WHAT THIS TASK INVOLVES: Please copy every line of the data in which the string "while" appears.

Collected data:

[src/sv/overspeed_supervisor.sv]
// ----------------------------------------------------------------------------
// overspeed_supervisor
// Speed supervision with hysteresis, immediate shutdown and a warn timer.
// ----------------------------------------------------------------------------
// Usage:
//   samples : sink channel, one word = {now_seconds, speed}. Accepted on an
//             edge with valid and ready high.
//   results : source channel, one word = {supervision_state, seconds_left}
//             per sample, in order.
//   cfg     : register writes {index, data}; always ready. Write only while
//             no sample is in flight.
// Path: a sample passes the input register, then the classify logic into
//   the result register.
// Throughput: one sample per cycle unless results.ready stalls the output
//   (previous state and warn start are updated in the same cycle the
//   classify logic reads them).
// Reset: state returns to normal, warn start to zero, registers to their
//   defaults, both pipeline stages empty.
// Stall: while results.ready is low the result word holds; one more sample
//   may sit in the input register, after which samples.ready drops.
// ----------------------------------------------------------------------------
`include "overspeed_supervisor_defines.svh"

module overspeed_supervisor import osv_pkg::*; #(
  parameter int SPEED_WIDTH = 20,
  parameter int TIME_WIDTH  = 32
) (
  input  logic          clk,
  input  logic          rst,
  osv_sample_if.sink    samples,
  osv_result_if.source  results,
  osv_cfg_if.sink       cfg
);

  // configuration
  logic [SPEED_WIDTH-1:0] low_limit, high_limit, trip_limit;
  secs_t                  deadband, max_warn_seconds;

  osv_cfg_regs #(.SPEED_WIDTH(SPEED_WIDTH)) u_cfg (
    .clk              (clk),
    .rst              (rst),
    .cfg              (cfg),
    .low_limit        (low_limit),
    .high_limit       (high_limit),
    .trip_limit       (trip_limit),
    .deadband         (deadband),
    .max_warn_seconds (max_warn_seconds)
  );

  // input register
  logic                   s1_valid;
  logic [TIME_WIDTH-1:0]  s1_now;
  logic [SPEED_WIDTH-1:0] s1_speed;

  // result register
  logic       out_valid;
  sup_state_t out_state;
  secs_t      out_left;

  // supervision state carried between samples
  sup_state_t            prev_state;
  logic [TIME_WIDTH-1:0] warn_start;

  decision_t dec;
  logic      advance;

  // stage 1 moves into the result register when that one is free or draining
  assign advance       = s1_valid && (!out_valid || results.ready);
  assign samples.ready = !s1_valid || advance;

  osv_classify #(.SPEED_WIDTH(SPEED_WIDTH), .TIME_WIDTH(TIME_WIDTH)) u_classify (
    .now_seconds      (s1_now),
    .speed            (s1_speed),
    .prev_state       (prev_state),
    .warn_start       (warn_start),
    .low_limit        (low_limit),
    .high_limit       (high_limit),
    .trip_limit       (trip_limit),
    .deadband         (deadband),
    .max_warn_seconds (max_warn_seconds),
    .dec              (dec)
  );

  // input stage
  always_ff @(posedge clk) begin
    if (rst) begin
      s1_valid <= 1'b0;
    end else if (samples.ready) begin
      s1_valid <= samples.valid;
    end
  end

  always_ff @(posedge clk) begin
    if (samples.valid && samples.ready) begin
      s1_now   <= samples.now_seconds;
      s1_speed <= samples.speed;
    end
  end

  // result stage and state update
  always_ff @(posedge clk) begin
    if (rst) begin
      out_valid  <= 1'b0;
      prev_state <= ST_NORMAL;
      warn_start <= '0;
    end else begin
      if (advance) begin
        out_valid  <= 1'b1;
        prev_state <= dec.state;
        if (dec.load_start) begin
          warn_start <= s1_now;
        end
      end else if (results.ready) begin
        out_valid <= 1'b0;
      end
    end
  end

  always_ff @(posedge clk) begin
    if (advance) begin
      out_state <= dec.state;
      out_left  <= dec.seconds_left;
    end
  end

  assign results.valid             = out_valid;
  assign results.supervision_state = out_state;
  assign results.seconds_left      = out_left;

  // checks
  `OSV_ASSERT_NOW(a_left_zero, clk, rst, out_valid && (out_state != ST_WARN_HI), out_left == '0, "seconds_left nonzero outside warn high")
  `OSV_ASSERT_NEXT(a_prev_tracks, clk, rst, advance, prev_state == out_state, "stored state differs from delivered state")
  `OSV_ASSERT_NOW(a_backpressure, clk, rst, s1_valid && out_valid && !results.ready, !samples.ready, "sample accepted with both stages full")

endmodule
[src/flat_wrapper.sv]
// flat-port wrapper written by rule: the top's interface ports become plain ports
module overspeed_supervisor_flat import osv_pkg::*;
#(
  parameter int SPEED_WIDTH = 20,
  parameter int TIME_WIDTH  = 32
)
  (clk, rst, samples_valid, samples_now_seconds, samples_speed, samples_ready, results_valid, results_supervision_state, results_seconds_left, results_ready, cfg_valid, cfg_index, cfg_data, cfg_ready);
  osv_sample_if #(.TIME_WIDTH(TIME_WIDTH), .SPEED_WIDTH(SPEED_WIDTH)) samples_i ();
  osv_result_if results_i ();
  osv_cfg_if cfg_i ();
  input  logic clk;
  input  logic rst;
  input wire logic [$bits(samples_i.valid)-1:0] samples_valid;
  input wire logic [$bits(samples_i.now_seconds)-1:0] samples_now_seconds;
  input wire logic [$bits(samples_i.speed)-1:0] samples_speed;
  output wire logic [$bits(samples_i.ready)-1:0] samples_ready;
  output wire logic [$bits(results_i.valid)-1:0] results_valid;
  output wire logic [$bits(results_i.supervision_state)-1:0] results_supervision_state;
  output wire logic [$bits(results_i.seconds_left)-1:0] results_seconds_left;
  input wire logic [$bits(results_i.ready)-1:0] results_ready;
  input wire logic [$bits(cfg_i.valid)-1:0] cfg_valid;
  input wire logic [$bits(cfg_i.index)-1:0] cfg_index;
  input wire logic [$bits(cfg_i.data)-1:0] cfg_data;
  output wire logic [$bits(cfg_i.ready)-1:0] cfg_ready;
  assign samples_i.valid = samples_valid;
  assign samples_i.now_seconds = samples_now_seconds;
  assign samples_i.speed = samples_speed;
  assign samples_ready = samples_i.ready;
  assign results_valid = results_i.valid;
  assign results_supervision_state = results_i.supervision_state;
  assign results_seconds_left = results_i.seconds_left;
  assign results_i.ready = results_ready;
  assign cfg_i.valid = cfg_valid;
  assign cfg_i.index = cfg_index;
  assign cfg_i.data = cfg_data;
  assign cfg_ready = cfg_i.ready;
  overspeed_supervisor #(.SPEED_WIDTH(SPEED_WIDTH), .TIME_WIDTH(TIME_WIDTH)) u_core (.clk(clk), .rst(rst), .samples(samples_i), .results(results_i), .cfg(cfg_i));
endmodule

REPLY TO THE EXERCISE:
//   cfg     : register writes {index, data}; always ready. Write only while
// Stall: while results.ready is low the result word holds; one more sample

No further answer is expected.